Problem description
Every line from the one containing "coef_op = a2;" to the one containing "assign acc_d = ACC_W'(prod_q)" in the records below, both included, must be set down exactly, and no other line.

Stored items:
>>

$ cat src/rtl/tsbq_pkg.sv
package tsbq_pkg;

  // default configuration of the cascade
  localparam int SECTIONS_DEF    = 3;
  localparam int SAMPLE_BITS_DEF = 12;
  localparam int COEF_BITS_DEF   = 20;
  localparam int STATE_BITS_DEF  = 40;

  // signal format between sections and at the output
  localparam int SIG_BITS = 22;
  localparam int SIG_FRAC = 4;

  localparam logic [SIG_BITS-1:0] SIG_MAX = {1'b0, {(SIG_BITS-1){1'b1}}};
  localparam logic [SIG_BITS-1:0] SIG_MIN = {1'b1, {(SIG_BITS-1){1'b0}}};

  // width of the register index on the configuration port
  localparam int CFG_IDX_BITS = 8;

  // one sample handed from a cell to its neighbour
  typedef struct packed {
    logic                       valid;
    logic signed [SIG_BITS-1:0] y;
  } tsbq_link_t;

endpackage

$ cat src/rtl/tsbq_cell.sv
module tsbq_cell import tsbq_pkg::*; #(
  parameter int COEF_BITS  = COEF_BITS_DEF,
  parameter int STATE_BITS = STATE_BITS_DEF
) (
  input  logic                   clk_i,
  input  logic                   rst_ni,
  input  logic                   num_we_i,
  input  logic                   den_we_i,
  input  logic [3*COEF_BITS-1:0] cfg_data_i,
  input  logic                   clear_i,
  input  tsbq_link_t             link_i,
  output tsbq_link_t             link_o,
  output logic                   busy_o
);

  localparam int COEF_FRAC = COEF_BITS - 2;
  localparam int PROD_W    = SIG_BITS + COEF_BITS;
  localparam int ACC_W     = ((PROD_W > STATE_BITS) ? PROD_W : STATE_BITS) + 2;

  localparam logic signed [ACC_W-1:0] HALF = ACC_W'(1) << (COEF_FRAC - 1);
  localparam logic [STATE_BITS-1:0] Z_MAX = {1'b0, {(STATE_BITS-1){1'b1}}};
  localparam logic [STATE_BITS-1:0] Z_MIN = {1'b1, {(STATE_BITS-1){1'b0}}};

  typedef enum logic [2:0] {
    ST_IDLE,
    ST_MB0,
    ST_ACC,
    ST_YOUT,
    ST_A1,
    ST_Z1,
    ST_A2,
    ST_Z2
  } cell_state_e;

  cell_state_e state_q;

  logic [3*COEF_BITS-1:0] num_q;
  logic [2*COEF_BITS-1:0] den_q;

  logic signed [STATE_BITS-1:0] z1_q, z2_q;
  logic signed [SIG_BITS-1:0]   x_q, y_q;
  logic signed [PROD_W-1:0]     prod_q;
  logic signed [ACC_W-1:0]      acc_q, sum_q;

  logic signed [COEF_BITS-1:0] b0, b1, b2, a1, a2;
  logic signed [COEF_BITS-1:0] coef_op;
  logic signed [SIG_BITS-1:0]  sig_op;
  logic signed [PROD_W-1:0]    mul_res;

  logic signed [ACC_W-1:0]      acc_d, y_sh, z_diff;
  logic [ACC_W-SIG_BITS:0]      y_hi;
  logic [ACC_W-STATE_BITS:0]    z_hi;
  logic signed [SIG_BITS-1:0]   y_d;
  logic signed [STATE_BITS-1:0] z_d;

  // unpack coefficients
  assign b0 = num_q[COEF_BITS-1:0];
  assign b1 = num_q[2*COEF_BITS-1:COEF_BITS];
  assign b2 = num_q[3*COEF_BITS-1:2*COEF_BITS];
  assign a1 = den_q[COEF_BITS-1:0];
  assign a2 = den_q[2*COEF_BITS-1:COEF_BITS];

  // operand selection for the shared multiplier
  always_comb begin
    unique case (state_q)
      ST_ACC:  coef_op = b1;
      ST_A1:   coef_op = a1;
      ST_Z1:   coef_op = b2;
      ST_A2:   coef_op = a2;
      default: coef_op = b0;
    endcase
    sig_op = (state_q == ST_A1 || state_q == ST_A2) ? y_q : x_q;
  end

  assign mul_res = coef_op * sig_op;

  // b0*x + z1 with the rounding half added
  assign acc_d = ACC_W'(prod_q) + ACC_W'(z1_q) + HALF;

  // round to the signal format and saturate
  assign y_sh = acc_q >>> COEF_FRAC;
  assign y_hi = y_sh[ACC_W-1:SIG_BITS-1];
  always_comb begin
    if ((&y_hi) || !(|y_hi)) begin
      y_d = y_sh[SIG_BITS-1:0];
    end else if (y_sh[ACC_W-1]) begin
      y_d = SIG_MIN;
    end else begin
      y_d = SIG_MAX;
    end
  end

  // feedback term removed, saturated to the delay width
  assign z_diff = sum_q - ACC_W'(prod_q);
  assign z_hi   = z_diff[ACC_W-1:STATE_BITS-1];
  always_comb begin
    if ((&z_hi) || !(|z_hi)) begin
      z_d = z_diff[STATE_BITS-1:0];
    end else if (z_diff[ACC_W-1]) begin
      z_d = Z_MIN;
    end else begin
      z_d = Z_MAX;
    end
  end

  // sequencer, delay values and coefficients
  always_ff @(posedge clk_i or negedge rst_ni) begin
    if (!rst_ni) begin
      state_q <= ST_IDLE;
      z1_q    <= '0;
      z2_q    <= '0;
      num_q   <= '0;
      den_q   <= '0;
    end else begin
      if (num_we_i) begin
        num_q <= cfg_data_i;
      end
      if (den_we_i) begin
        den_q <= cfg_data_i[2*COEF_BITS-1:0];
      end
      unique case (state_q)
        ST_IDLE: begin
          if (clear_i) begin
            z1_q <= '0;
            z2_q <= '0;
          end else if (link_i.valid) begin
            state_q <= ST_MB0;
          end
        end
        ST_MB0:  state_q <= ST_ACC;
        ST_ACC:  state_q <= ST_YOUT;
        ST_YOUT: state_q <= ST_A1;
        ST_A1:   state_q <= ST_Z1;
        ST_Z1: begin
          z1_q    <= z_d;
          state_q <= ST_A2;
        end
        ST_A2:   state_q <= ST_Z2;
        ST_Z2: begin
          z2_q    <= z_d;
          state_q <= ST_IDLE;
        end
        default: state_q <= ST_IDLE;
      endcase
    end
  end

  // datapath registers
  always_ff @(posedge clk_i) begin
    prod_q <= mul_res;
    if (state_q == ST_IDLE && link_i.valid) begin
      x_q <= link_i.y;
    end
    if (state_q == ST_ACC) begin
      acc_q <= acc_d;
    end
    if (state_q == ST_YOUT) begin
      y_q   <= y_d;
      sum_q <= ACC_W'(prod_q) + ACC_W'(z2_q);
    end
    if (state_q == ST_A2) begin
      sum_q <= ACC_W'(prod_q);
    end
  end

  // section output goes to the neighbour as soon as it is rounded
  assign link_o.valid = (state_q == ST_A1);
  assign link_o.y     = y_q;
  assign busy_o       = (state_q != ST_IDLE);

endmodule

<<
>>

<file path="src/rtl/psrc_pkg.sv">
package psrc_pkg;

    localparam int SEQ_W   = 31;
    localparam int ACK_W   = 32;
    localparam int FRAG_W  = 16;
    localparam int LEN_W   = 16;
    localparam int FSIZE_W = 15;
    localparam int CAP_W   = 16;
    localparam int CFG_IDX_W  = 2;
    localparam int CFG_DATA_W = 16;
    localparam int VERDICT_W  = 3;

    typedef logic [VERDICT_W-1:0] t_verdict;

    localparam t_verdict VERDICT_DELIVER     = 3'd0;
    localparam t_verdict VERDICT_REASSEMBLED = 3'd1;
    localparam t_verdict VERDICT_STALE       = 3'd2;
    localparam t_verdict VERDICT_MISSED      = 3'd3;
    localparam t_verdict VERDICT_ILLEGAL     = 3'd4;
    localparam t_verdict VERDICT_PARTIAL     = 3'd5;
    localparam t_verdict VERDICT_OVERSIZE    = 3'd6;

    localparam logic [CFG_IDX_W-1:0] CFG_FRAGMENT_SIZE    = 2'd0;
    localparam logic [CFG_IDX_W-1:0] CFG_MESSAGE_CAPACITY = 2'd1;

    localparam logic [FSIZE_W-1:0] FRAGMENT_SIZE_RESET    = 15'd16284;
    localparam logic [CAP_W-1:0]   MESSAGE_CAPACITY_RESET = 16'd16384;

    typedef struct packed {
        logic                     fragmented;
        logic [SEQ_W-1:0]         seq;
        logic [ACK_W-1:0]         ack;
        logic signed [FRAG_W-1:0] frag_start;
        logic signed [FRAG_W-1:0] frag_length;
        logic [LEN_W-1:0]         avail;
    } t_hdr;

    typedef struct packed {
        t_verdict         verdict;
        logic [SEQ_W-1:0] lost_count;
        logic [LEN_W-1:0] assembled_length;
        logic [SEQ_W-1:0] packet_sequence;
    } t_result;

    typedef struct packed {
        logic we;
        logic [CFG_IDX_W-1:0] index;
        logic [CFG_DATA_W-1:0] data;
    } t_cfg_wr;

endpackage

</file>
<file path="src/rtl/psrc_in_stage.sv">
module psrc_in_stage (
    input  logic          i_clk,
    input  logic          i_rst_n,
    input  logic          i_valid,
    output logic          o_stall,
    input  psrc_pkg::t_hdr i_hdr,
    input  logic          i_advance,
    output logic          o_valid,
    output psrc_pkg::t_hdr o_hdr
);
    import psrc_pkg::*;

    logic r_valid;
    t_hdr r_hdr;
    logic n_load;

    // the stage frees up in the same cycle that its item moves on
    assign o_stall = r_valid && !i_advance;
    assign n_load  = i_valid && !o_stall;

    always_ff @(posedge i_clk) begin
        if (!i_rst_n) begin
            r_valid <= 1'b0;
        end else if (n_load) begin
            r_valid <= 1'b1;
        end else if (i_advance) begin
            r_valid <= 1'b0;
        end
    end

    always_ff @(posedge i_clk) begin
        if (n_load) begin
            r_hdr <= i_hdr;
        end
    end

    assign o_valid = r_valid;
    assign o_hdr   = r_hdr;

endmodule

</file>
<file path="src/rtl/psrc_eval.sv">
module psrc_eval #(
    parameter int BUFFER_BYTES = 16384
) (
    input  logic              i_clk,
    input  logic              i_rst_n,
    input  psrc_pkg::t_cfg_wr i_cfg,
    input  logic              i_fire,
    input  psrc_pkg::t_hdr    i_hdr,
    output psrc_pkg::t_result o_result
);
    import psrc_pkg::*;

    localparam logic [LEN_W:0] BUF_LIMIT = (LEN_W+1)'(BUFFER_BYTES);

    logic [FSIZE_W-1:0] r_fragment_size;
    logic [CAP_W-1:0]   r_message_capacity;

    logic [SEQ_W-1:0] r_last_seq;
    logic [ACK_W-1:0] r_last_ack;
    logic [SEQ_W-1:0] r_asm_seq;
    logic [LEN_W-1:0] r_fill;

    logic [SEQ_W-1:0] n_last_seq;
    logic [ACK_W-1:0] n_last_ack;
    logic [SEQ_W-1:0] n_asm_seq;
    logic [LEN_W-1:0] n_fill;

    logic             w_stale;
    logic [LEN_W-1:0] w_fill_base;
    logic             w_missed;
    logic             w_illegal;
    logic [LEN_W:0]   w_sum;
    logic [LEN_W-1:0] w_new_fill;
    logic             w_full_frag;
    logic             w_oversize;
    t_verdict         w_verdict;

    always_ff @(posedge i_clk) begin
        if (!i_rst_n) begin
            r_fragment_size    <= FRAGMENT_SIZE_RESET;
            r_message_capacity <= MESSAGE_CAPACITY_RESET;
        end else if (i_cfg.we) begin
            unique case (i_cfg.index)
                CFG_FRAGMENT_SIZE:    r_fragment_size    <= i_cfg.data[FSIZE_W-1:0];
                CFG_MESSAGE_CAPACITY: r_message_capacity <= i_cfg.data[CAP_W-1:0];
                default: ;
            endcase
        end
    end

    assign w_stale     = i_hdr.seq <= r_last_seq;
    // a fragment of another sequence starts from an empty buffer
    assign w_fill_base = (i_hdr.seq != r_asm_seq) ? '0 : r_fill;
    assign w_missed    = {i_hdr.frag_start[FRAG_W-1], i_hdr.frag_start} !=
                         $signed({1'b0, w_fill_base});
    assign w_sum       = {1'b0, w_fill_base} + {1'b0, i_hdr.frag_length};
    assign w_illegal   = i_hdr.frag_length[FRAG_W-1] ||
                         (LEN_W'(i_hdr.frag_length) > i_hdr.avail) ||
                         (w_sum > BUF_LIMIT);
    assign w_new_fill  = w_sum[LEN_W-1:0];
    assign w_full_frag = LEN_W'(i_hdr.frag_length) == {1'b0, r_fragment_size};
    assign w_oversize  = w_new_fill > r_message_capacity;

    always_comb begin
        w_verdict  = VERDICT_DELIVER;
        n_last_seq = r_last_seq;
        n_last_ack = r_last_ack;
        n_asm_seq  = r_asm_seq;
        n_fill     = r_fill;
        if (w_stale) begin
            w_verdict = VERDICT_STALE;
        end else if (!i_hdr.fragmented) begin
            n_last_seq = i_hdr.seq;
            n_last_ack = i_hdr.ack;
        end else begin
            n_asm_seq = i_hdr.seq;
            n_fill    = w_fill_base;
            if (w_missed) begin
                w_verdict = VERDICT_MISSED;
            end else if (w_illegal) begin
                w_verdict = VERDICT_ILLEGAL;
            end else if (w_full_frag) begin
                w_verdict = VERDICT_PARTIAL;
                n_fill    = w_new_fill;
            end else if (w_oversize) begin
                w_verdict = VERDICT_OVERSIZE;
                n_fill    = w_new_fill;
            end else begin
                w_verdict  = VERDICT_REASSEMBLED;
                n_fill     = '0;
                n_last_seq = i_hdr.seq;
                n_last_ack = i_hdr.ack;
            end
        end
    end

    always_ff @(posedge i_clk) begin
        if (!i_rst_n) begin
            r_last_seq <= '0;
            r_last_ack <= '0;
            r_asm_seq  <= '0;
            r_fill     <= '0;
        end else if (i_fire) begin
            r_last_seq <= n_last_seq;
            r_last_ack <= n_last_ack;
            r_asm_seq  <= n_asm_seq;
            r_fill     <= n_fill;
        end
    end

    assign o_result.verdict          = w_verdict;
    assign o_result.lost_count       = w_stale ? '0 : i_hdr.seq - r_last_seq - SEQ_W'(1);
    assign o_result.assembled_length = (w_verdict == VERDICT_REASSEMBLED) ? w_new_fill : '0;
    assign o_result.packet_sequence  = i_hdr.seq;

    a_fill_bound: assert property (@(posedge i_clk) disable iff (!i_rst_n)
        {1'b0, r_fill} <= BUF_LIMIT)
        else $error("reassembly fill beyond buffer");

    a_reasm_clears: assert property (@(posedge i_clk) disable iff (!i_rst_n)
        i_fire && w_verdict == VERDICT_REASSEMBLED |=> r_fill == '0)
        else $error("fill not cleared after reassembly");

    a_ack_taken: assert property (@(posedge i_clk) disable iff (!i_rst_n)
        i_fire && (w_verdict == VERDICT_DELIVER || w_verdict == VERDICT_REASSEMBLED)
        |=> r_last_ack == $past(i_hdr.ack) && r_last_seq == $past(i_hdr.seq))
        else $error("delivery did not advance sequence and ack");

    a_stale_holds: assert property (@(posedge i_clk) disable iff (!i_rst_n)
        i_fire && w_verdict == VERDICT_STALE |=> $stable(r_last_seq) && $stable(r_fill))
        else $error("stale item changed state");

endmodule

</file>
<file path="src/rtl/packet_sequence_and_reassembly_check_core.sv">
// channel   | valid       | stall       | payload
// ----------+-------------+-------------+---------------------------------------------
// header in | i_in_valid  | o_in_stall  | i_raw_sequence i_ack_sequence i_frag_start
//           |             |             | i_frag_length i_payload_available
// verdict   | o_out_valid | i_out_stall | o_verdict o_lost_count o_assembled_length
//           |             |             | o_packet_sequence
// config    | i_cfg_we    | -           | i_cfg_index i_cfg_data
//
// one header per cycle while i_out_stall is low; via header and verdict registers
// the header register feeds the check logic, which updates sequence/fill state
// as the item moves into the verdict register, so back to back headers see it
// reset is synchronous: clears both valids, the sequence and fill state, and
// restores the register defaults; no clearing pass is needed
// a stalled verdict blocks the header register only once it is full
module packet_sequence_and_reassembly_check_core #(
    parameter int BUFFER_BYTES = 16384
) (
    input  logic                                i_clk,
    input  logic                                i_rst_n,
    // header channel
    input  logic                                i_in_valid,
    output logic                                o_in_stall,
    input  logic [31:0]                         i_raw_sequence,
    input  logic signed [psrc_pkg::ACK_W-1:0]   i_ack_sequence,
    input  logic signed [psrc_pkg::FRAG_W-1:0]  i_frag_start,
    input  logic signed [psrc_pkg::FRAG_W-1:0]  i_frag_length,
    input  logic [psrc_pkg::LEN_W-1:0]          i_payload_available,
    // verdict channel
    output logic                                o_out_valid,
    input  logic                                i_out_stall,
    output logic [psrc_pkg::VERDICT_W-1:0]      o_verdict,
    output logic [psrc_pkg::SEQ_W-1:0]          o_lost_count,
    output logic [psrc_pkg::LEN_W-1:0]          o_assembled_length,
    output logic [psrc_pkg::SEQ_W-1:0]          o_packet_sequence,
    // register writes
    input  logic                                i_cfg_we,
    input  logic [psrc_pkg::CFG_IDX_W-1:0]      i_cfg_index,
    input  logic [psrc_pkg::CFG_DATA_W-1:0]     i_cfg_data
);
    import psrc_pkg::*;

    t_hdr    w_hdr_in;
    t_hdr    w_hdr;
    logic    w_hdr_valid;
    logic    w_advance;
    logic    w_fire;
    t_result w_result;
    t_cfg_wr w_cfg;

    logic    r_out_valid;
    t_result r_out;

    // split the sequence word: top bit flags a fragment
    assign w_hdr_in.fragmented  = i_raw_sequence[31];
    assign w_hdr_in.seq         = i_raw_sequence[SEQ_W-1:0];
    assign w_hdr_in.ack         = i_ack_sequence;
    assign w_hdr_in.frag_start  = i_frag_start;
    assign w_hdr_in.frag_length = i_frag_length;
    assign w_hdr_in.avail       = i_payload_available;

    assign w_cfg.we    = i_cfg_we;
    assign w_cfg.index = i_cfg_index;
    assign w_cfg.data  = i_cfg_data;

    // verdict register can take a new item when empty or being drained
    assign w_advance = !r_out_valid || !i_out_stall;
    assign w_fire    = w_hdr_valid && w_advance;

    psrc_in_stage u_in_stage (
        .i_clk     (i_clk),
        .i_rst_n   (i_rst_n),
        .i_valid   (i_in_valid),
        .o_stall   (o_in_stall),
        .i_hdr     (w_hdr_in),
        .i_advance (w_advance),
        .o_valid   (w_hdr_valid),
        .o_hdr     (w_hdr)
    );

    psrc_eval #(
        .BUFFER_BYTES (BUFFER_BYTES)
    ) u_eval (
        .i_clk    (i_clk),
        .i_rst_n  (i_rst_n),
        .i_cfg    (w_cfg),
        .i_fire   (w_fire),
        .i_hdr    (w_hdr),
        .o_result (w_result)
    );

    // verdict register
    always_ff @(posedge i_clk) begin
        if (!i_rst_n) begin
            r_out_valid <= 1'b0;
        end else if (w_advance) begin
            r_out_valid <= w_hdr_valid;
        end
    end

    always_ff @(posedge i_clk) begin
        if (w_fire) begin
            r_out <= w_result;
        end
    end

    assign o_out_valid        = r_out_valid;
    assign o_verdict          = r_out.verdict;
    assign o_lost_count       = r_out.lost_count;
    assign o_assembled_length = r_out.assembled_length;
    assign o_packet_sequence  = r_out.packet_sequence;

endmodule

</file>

<<

Completed task
      ST_A2:   coef_op = a2;
      default: coef_op = b0;
    endcase
    sig_op = (state_q == ST_A1 || state_q == ST_A2) ? y_q : x_q;
  end

  assign mul_res = coef_op * sig_op;

  // b0*x + z1 with the rounding half added
  assign acc_d = ACC_W'(prod_q) + ACC_W'(z1_q) + HALF;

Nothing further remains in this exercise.